Patient care implications of drug benefit contracting 

April 07, 2022

Pharmacy benefit manager (PBMs) and carrier procurements, market checks, and renewals have grown increasingly complex. Today, procurement negotiations for pricing terms may need to factor in as many as 400 financial variables – or even more – due to the multi-layered variations of discounts, fees, and rebates. Addressing these complexities requires additional modeling, more time to understand offers, and significantly more negotiation efforts. In our experience, the intensity of the work we perform for plan sponsors has nearly tripled over the past five years.

It’s important for plan sponsors to understand that drug pricing negotiations are no longer straightforward financial exercises, but now also have implications for patient care and multiple layers of clinical interdependencies.  Contracting is no longer just about getting better pricing and determining patient disruption associated with copay tiers. Almost all vendors provide multiple formulary options with growing numbers of drug exclusions. Many formulary strategies now also weave in additional utilization management programs such as precertification strategies. Sponsors that did not embrace step therapy or prior authorization strategies in the past may now need to incorporate them into their benefits to align with the vendor’s formulary. Even independent of the formulary process, sponsors need to account for the differences in support that PBMs or carriers y provide in terms of clinical programs. With the great majority of sponsors leveraging some type of drug authorization programs, factors like medication targets, criteria, ROI, and increasingly separate fees must be accounted for when comparing vendors’ proposed offers. 
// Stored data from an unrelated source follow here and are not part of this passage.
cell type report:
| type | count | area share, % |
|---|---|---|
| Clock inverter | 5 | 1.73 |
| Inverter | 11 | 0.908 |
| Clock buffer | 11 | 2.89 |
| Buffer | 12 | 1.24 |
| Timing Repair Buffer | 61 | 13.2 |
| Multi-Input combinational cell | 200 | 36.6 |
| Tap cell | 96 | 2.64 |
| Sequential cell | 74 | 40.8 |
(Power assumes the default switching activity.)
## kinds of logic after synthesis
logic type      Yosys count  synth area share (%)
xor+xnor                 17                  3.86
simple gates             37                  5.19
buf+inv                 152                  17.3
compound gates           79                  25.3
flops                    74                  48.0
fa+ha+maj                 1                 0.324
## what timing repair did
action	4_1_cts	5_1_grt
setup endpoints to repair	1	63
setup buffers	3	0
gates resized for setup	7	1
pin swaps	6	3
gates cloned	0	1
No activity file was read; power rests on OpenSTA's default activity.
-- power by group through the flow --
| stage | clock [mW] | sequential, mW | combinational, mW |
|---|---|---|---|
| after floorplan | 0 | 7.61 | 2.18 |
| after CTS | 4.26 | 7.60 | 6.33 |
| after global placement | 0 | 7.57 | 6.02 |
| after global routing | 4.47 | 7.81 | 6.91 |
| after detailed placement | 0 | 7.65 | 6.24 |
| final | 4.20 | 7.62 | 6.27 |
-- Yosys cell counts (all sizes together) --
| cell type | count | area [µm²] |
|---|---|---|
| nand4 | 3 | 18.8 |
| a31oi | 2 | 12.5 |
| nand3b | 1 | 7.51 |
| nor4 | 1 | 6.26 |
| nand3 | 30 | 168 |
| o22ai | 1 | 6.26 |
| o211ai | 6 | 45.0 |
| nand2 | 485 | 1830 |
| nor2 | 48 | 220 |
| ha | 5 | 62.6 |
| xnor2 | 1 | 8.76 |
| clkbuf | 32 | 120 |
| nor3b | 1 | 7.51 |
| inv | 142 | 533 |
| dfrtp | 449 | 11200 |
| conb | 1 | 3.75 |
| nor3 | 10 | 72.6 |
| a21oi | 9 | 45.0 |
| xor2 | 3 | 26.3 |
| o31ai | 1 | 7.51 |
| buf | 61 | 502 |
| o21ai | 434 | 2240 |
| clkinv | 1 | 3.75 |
--- src/rtl/sevenseg_pkg.sv ---
//------------------------------------------------------------------------------
// Module   : sevenseg_pkg
// Brief    : Shared seven-segment pattern table and types (active-low a..g).
// Revision : 1.0 - initial release
//------------------------------------------------------------------------------
`default_nettype none

package sevenseg_pkg;

    typedef logic [1:7] seg_t;
    typedef logic [3:0] bcd_t;

    localparam seg_t SEG_0     = 7'b0000001;
    localparam seg_t SEG_1     = 7'b1001111;
    localparam seg_t SEG_2     = 7'b0010010;
    localparam seg_t SEG_3     = 7'b0000110;
    localparam seg_t SEG_4     = 7'b1001100;
    localparam seg_t SEG_5     = 7'b0100100;
    localparam seg_t SEG_6     = 7'b0100000;
    localparam seg_t SEG_7     = 7'b0001111;
    localparam seg_t SEG_8     = 7'b0000000;
    localparam seg_t SEG_9     = 7'b0000100;
    localparam seg_t SEG_BLANK = 7'b1111111;

endpackage

`default_nettype wire

--- src/rtl/sevenseg_pattern_decode.sv ---
//------------------------------------------------------------------------------
// Module   : sevenseg_pattern_decode
// Brief    : Combinational seven-segment pattern to BCD lookup.
// Revision : 1.0 - initial release
//------------------------------------------------------------------------------
`default_nettype none

module sevenseg_pattern_decode
    import sevenseg_pkg::*;
(
    input  seg_t i_seg,
    output bcd_t o_value,
    output logic o_is_digit,
    output logic o_is_blank
);

    always_comb begin
        o_value    = 4'd0;
        o_is_digit = 1'b1;
        o_is_blank = 1'b0;
        case (i_seg)
            SEG_0:     o_value = 4'd0;
            SEG_1:     o_value = 4'd1;
            SEG_2:     o_value = 4'd2;
            SEG_3:     o_value = 4'd3;
            SEG_4:     o_value = 4'd4;
            SEG_5:     o_value = 4'd5;
            SEG_6:     o_value = 4'd6;
            SEG_7:     o_value = 4'd7;
            SEG_8:     o_value = 4'd8;
            SEG_9:     o_value = 4'd9;
            SEG_BLANK: begin
                o_is_digit = 1'b0;
                o_is_blank = 1'b1;
            end
            default:   o_is_digit = 1'b0;
        endcase
    end

endmodule

`default_nettype wire

--- src/rtl/sevenseg_capture.sv ---
//------------------------------------------------------------------------------
// Module   : sevenseg_capture
// Brief    : Recovers BCD digits from a multiplexed active-low 7-seg bus.
// Revision : 1.0 - initial release
//------------------------------------------------------------------------------
`default_nettype none

module sevenseg_capture
    import sevenseg_pkg::*;
#(
    parameter int NUM_DIGITS     = 4,
    parameter int STABLE_CYCLES  = 4,
    parameter int TIMEOUT_CYCLES = 1000000
) (
    input  logic                    clk,
    input  logic                    reset,
    input  logic [1:7]              seg_in,
    input  logic [NUM_DIGITS-1:0]   dig_sel,
    output logic [4*NUM_DIGITS-1:0] digits,
    output logic [NUM_DIGITS-1:0]   digit_valid,
    output logic [NUM_DIGITS-1:0]   pattern_err,
    output logic                    update
);

    localparam int CNT_W = $clog2(STABLE_CYCLES + 1);
    localparam int AGE_W = (TIMEOUT_CYCLES > 0) ? $clog2(TIMEOUT_CYCLES + 1) : 1;

    localparam logic [1:0] c_st_idle  = 2'd0;
    localparam logic [1:0] c_st_count = 2'd1;
    localparam logic [1:0] c_st_held  = 2'd2;

    localparam logic [CNT_W-1:0] c_cnt_one    = CNT_W'(1);
    localparam logic [CNT_W-1:0] c_cnt_stable = CNT_W'(STABLE_CYCLES);
    localparam logic [CNT_W-1:0] c_cnt_last   = CNT_W'(STABLE_CYCLES - 1);
    localparam logic [AGE_W-1:0] c_age_max    = AGE_W'(TIMEOUT_CYCLES);
    localparam logic [AGE_W-1:0] c_age_last   = AGE_W'(TIMEOUT_CYCLES - 1);
    localparam bit               c_age_en     = (TIMEOUT_CYCLES > 0);

    logic [NUM_DIGITS-1:0] r_sel;
    seg_t                  r_seg;
    logic [1:0]            r_state;
    logic [CNT_W-1:0]      r_cnt;
    logic                  r_update;

    logic [1:0]            w_state_next;
    logic [CNT_W-1:0]      w_cnt_next;
    logic                  w_commit;
    logic                  w_same;
    logic                  w_onehot;
    logic [3:0]            w_zeros;

    bcd_t                  w_dec_value;
    logic                  w_dec_is_digit;
    logic                  w_dec_is_blank;

    // The incoming pair is judged against the pair registered on the previous edge.
    assign w_same = ({dig_sel, seg_in} == {r_sel, r_seg});

    always_comb begin
        w_zeros = 4'd0;
        for (int i = 0; i < NUM_DIGITS; i++) begin
            w_zeros = w_zeros + {3'b000, ~dig_sel[i]};
        end
        w_onehot = (w_zeros == 4'd1);
    end

    always_comb begin
        w_state_next = r_state;
        w_cnt_next   = r_cnt;
        w_commit     = 1'b0;
        case (r_state)
            c_st_idle: begin
                if (w_onehot) begin
                    w_state_next = c_st_count;
                    w_cnt_next   = c_cnt_one;
                end else begin
                    w_cnt_next   = '0;
                end
            end
            c_st_count: begin
                if (!w_onehot) begin
                    w_state_next = c_st_idle;
                    w_cnt_next   = '0;
                end else if (!w_same) begin
                    w_cnt_next   = c_cnt_one;
                end else if (r_cnt == c_cnt_last) begin
                    // Registered sample equals the incoming one, so it is safe to decode.
                    w_commit     = 1'b1;
                    w_state_next = c_st_held;
                    w_cnt_next   = c_cnt_stable;
                end else begin
                    w_cnt_next   = r_cnt + 1'b1;
                end
            end
            c_st_held: begin
                if (!w_onehot) begin
                    w_state_next = c_st_idle;
                    w_cnt_next   = '0;
                end else if (!w_same) begin
                    w_state_next = c_st_count;
                    w_cnt_next   = c_cnt_one;
                end
            end
            default: begin
                w_state_next = c_st_idle;
                w_cnt_next   = '0;
            end
        endcase
    end

    always_ff @(posedge clk) begin
        if (reset) begin
            r_sel    <= '0;
            r_seg    <= '0;
            r_state  <= c_st_idle;
            r_cnt    <= '0;
            r_update <= 1'b0;
        end else begin
            r_sel    <= dig_sel;
            r_seg    <= seg_in;
            r_state  <= w_state_next;
            r_cnt    <= w_cnt_next;
            r_update <= w_commit;
        end
    end

    sevenseg_pattern_decode u_decode (
        .i_seg      (r_seg),
        .o_value    (w_dec_value),
        .o_is_digit (w_dec_is_digit),
        .o_is_blank (w_dec_is_blank)
    );

    for (genvar k = 0; k < NUM_DIGITS; k++) begin : g_digit
        logic [3:0]       r_val;
        logic             r_ok;
        logic             r_bad;
        logic [AGE_W-1:0] r_age;
        logic             w_hit;

        assign w_hit = w_commit & ~r_sel[k];

        always_ff @(posedge clk) begin
            if (reset) begin
                r_val <= 4'd0;
                r_ok  <= 1'b0;
                r_bad <= 1'b0;
                r_age <= '0;
            end else if (w_hit) begin
                r_age <= '0;
                if (w_dec_is_digit) begin
                    r_val <= w_dec_value;
                    r_ok  <= 1'b1;
                end else begin
                    r_ok  <= 1'b0;
                    if (!w_dec_is_blank) begin
                        r_bad <= 1'b1;
                    end
                end
            end else begin
                if (r_age != c_age_max) begin
                    r_age <= r_age + 1'b1;
                end
                if (c_age_en && (r_age == c_age_last)) begin
                    r_ok <= 1'b0;
                end
            end
        end

        assign digits[4*k +: 4] = r_val;
        assign digit_valid[k]   = r_ok;
        assign pattern_err[k]   = r_bad;
    end

    assign update = r_update;

endmodule

`default_nettype wire

--- config.mk ---
export PLATFORM = sky130hd
export DESIGN_NAME = sevenseg_capture
export DESIGN_NICKNAME = d
export VERILOG_FILES = /design/src/rtl/sevenseg_pkg.sv /design/src/rtl/sevenseg_pattern_decode.sv /design/src/rtl/sevenseg_capture.sv
export SDC_FILE = /design/constraint.sdc
export NUM_CORES = 1
export LEC_CHECK = 0
export BUFFER_PORTS_ARGS = -buffer_cell sky130_fd_sc_hd__buf_2
export CAP_MARGIN = 25
export CORE_ASPECT_RATIO = 1.4
export CORE_MARGIN = 2
export CORE_UTILIZATION = 60
export DETAILED_ROUTE_END_ITERATION = 6
export PLACE_DENSITY = 0.88
export REMOVE_ABC_BUFFERS = 1
export SLEW_MARGIN = 20
export SYNTH_ARGS = -nofsm -noshare
export SYNTH_HDL_FRONTEND = slang
export SYNTH_HIERARCHICAL = 1
export SYNTH_SLANG_ARGS = --single-unit
--- constraint.sdc ---
create_clock -name clk -period 8.35 [get_ports clk]
set_input_delay 0.835 -clock clk [delete_from_list [all_inputs] [get_ports clk]]
set_output_delay 0.835 -clock clk [all_outputs]
set_load 0.03 [all_outputs]
==> impl_summary.log, run 1 <==
[metrics] leading cell types in the layout, fill and taps excluded: sky130_fd_sc_hd__dfxtp_1, sky130_fd_sc_hd__nor2_1, sky130_fd_sc_hd__nand2_1
[metrics] Final Routed Wirelength: 14210 um
[metrics] path type of the worst setup path: in2reg
[metrics] worst hold path type: reg2reg
[metrics] run status: finished clean
[metrics] Final Setup Violations: 0
[metrics] num ports: 38
[metrics] combined global-route utilization of all metal layers: 0.2716
[metrics] fin nets: 743
[metrics] GPL Wtd Cong: 0.9292
[metrics] drt pass-1 iters: 5
[metrics] most common library cell in the layout ignoring fill and taps: sky130_fd_sc_hd__dfxtp_1
[metrics] Placed Instance Area: 0.006191 mm^2
[metrics] placeable core region: 0.009846 mm^2
[metrics] peak clock frequency supported by timing: 0.2939 GHz
[metrics] global-route wire length before repair: 23290 um
[metrics] Reg power frac: 0.413
[metrics] total of cells resized after clock tree synthesis: 0
[metrics] number of antenna-violating nets in the routed design: 0
[metrics] post-route clock period utilization: 0.4075
[metrics] max cap viols: 0
[metrics] clk_skew: 0.01072 ns
[metrics] post-synthesis instance area: 0.005998 mm^2
[metrics] Detailed Route Iter0 Violations: 328
[metrics] worst setup path endpoint: g_digit[1].r_age[0]
[metrics] number of filler instances in the final layout: 709
[metrics] Netlist cell types: 56
[metrics] max incr delay on CP: 0.68 ns
[metrics] max-slew violations: 0
[metrics] antenna violations before repair: 0
[metrics] final HPWL from detailed placement: 9286 um
[metrics] post-synthesis cell type with the largest combined area: sky130_fd_sc_hd__dfxtp_1
[metrics] critical path startpoint category: input port
[metrics] worst r2r src: r_seg[4]
[metrics] number of register bits inferred by synthesis: 121
[metrics] Inserted Diodes: 0
[metrics] cell area after layout: 0.006840 mm^2
[metrics] Arr. time, crit path: 3.68 ns
[metrics] clock period minus worst slack: 3.403 ns
[metrics] clock buffers created by TritonCTS: 17
[metrics] Worst Max-Slew Pin Slew: 0.9476 ns
[metrics] clock transition time at the flip-flop clock pins of the worst setup and hold paths: 0.06 ns
[metrics] number of non-filler instances in the completed layout: 865
[metrics] clock tree from TritonCTS: built
[metrics] post-route total power: 1.458 mW
[metrics] worst setup path startpoint: dig_sel[0]
[metrics] total area of multi-input combinational cells: 0.003302 mm^2
[metrics] relative max-transition margin: 0.3675
[metrics] vertical die dimension: 122.3 um
[metrics] unrepaired setup endpoints after global routing: no
[metrics] initial core utilization: 0.6092
[metrics] power dissipated by switching net loads: 0.3206 mW
[metrics] fin util: 0.6948
[metrics] crit end category: flip-flop
[metrics] switching part of the total: 0.2198
[metrics] Synth warnings: 6
[metrics] sequential-to-total area share from yosys stat: 0.4038
[metrics] instance count after placement with tap cells included: 833
[metrics] Synth Area per Inst: 8.593 um^2
[metrics] top cell type's share of synthesized area: 0.4038
[metrics] post-placement worst setup slack: 4.550 ns
[metrics] final total negative setup slack: 0 ns
[metrics] Max rail drop VDD: 0.0001424 V
[metrics] Worst Path Max Fanout: 20
[metrics] via density per instance: 6.197
[metrics] cells along the critical path: buf_2 > fa_1 > inv_1 > ha_1 > ha_1 > or3b_2 > nor3_1 > a41o_1 > nor3_1
[metrics] Register Area: 0.002422 mm^2
[metrics] routed via count: 5360
[metrics] Clock Tree Root: sky130_fd_sc_hd__clkbuf_16
[metrics] H-tree levels: 4
[metrics] number of cell instances on the worst register-to-register path: 7
[metrics] number of enable-type register cells in the synthesized netlist: 0
[metrics] reg-to-reg critical path endpoint: g_digit[1].r_val[2]
[metrics] number of buffers on the longest clock path: 2
[metrics] count of port buffers added during placement: 37
[metrics] clk_lat worst skew: 0.42 ns
[metrics] worst hold slack after final layout: 0.4624 ns
[metrics] Area Growth Syn to Fin: 14.04%
[metrics] fraction of final layout cells with drive strength greater than 1: 0.1151
[metrics] flop2flop setup slack: 5.51 ns
[metrics] source of the worst hold timing path: g_digit[0].r_val[3]
[metrics] largest net degree at the start of global routing: 30
[metrics] number of clock sinks: 121
[metrics] Leak: 2.535 nW
[metrics] number of standard cells after synthesis: 698
[metrics] floorplan die area: 0.01082 mm^2
[metrics] most common flop cell mapped by yosys: sky130_fd_sc_hd__dfxtp_1
[metrics] critical-path cell with the highest stage delay: sky130_fd_sc_hd__a41o_1
[metrics] DRC viols: 0
[metrics] Power Density: 213.2 mW/mm^2
[metrics] number of global-route vias before repair: 5186
[metrics] post-CTS setup-driven buffer insertion count: 0
[metrics] Core Rows: 43
[metrics] wire length per cell after detailed routing: 16.42 um
[metrics] Final Hold Fails: 0
[metrics] hold buffer count at CTS: 0
[metrics] setup slack of the critical path after layout: 4.947 ns
[metrics] Int Pwr: 1.138 mW
[metrics] proportion of power drawn by combinational gates: 0.047
[metrics] fraction of registers with async set/reset: 0
[metrics] worst path required time: 8.62 ns
[metrics] gr ovfl total: 0
[metrics] Die X: 88.51 um
[metrics] cell types occupying the most area after synthesis: sky130_fd_sc_hd__dfxtp_1, sky130_fd_sc_hd__xor2_1, sky130_fd_sc_hd__nand4_1
[metrics] Clock power frac: 0.540
## per-layer routing
layer | GRT usage | wire length, um | vias to the layer above
li1 | - | - | 2560
met1 | 0.2961 | 5685 | 2558
met2 | 0.4760 | 7282 | 189
met3 | 0.05851 | 698 | 53
met4 | 0.1563 | 541 | 0
met5 | 0 | 0 | -
## sequential cells by signal (all words and copies together), names as in the netlist
register	flops
update	1
g_digit.r_val	16
g_digit.r_bad	4
r_seg	7
g_digit.r_age	80
g_digit.r_ok	4
r_cnt	3
r_sel	4
r_state	2
## worst max-delay path: cells and delay by family
| kind | cells | cell delay (ns) |
|---|---|---|
| buffers and inverters | 2 | 0.16 |
| AND/OR/NAND/NOR | 3 | 1.03 |
| adder cells (fa/ha/maj) | 3 | 0.96 |
| AO/OA/AOI/OAI | 1 | 0.68 |
## how the worst min path moves through the flow
stage / endpoint / slack [ns] / depth (start not counted)
2_1_floorplan: g_digit[2].r_age[19] / 0.45 / 2
3_3_place_gp: g_digit[0].r_val[3] / 0.44 / 2
3_5_place_dp: g_digit[0].r_val[0] / 0.45 / 2
4_1_cts: g_digit[1].r_val[0] / 0.46 / 2
5_1_grt: g_digit[1].r_val[0] / 0.47 / 2
6_report: g_digit[0].r_val[3] / 0.46 / 2
## cell type report
type                            instances  share of cell area
Multi-Input combinational cell        507              0.4827
Inverter                               32             0.01756
Clock inverter                         13             0.02945
Clock buffer                           19             0.06329
Tap cell                              135             0.02469
Timing Repair Buffer                   38             0.02817
Sequential cell                       121              0.3541
## logic make-up after synthesis
| logic type | Yosys count | synth area share |
|---|---|---|
| AOI/OAI and AO/OA | 94 | 0.09846 |
| xor gates and xnor gates | 57 | 0.08323 |
| adders and majority gates | 13 | 0.02837 |
| buffers and inverters | 70 | 0.05027 |
| DFF | 121 | 0.4038 |
| muxes | 20 | 0.03337 |
| and+or+nand+nor | 323 | 0.3025 |
## cell usage after synthesis (4+ instances only)
master / n
sky130_fd_sc_hd__dfxtp_1: 121
sky130_fd_sc_hd__nor2_1: 56
sky130_fd_sc_hd__nand2_1: 43
sky130_fd_sc_hd__xor2_1: 38
sky130_fd_sc_hd__nand4_1: 36
sky130_fd_sc_hd__a21oi_1: 35
sky130_fd_sc_hd__nand3_1: 35
sky130_fd_sc_hd__inv_1: 32
sky130_fd_sc_hd__o21ai_0: 26
sky130_fd_sc_hd__clkbuf_1: 23
sky130_fd_sc_hd__nor3_1: 22
sky130_fd_sc_hd__nor4_1: 21
sky130_fd_sc_hd__mux2i_1: 20
sky130_fd_sc_hd__xnor2_1: 19
sky130_fd_sc_hd__nor2b_1: 18
sky130_fd_sc_hd__or3_1: 18
sky130_fd_sc_hd__or4_1: 17
sky130_fd_sc_hd__ha_1: 12
sky130_fd_sc_hd__and3_1: 11
sky130_fd_sc_hd__and4_1: 9
sky130_fd_sc_hd__buf_4: 8
sky130_fd_sc_hd__nand2b_1: 8
sky130_fd_sc_hd__buf_2: 6
sky130_fd_sc_hd__nor4b_1: 5
sky130_fd_sc_hd__a22oi_1: 4
sky130_fd_sc_hd__a31o_2: 4
sky130_fd_sc_hd__a41o_1: 4
sky130_fd_sc_hd__and2_1: 4
sky130_fd_sc_hd__o2bb2ai_1: 4
sky130_fd_sc_hd__or4b_1: 4
## power by group through the flow
stage	Sequential, mW	Combinational, mW	Clock (mW)
after global routing	0.603	0.0763	0.818
after global placement	0.612	0.0622	0
after detailed placement	0.613	0.0655	0
after floorplan	0.609	0.0460	0
after CTS	0.601	0.0670	0.794
final	0.602	0.0686	0.788
Note: power is estimated with default switching activity, not from simulation.
==> inputs of run 2 (changes only) <==
--- a/config.mk
+++ b/config.mk
@@ -5,6 +5,7 @@
 export SDC_FILE = /design/constraint.sdc
 export NUM_CORES = 1
 export LEC_CHECK = 0
+export ABC_AREA = 1
 export BUFFER_PORTS_ARGS = -buffer_cell sky130_fd_sc_hd__buf_2
 export CAP_MARGIN = 25
 export CORE_ASPECT_RATIO = 1.4
==> constraint.sdc (replaced) <==
create_clock -name clk -period 3.34 [get_ports clk]
set_input_delay 0.334 -clock clk [delete_from_list [all_inputs] [get_ports clk]]
set_output_delay 0.334 -clock clk [all_outputs]
set_load 0.03 [all_outputs]
==> run 2 against run 1 <==
  * Area after synthesis is 3.9% higher
  * Count of clock-buffer cells in the layout is 6 higher
  * Cell count is 23% higher
  * Critical path type unchanged
  * Worst hold slack worse by 0.32 ns
  * Via count is 5.7% higher
  * Largest cell class unchanged
  * Global-route usage is 2.5 points lower
  * Core utilization is 0.76 points lower
  * Sequential share of layout area is 0.99 points lower
  * Die area is 3.8% higher
  * Worst setup slack worse by 4.1 ns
Finally, as sponsors look to minimize patient care disruption when switching vendors or even renewing with their incumbent, they now need to factor in many additional drug lists that define contributions and where patient can access a drug. Vendors may have multiple preventive drug lists, as well as lists that define if a drug must be filled at specific pharmacies or distributed from different sites of care. The challenge of addressing these factors extends beyond the pharmacy benefit: An increasing amount of drug spend, in particular specialty drug spend, occurs under the medical benefit even if the pharmacy benefit is carved out. So as medical carriers look to manage medical drug spend and leverage tactics once seen only under the pharmacy benefit, many of the same patient care implications must be accounted for in medical benefit negotiations.   

To ensure these critical clinical implications are addressed, Mercer leverages the expertise our clinical pharmacists. We believe that only by having clinicians involved in these types of negotiations can we accurately reflect the patient care implications of vendors’ proposals -- and take action to minimize unwanted surprises for both the plan sponsor and patients.